START EXERCISE DATA

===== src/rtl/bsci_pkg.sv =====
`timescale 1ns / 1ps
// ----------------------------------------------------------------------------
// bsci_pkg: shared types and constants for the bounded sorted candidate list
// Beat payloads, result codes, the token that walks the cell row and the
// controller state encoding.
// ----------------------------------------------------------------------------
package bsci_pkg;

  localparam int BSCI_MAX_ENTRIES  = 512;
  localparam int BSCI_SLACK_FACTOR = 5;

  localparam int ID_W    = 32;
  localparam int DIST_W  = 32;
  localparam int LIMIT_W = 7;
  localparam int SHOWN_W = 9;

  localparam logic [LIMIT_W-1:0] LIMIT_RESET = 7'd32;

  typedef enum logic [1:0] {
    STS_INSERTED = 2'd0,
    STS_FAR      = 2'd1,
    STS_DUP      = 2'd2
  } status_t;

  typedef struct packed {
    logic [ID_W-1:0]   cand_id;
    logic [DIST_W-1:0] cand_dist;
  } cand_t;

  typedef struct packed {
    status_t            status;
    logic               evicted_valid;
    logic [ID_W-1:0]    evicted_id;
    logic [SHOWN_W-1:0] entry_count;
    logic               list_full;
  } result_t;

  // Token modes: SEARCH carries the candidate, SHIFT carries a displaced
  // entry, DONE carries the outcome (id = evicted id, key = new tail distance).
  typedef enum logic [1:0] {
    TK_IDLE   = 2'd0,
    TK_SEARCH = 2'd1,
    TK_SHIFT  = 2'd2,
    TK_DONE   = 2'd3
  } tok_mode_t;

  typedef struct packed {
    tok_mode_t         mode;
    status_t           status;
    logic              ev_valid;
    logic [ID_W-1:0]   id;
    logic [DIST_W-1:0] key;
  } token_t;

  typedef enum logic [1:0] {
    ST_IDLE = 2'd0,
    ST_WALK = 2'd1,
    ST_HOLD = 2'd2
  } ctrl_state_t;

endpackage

END EXERCISE DATA

▶ [ACTIVITY]:
Could you retype every record above exactly as written?

▶ [YOUR SOLUTION]:
===== src/rtl/bsci_pkg.sv =====
`timescale 1ns / 1ps
// ----------------------------------------------------------------------------
// bsci_pkg: shared types and constants for the bounded sorted candidate list
// Beat payloads, result codes, the token that walks the cell row and the
// controller state encoding.
// ----------------------------------------------------------------------------
package bsci_pkg;

  localparam int BSCI_MAX_ENTRIES  = 512;
  localparam int BSCI_SLACK_FACTOR = 5;

  localparam int ID_W    = 32;
  localparam int DIST_W  = 32;
  localparam int LIMIT_W = 7;
  localparam int SHOWN_W = 9;

  localparam logic [LIMIT_W-1:0] LIMIT_RESET = 7'd32;

  typedef enum logic [1:0] {
    STS_INSERTED = 2'd0,
    STS_FAR      = 2'd1,
    STS_DUP      = 2'd2
  } status_t;

  typedef struct packed {
    logic [ID_W-1:0]   cand_id;
    logic [DIST_W-1:0] cand_dist;
  } cand_t;

  typedef struct packed {
    status_t            status;
    logic               evicted_valid;
    logic [ID_W-1:0]    evicted_id;
    logic [SHOWN_W-1:0] entry_count;
    logic               list_full;
  } result_t;

  // Token modes: SEARCH carries the candidate, SHIFT carries a displaced
  // entry, DONE carries the outcome (id = evicted id, key = new tail distance).
  typedef enum logic [1:0] {
    TK_IDLE   = 2'd0,
    TK_SEARCH = 2'd1,
    TK_SHIFT  = 2'd2,
    TK_DONE   = 2'd3
  } tok_mode_t;

  typedef struct packed {
    tok_mode_t         mode;
    status_t           status;
    logic              ev_valid;
    logic [ID_W-1:0]   id;
    logic [DIST_W-1:0] key;
  } token_t;

  typedef enum logic [1:0] {
    ST_IDLE = 2'd0,
    ST_WALK = 2'd1,
    ST_HOLD = 2'd2
  } ctrl_state_t;

endpackage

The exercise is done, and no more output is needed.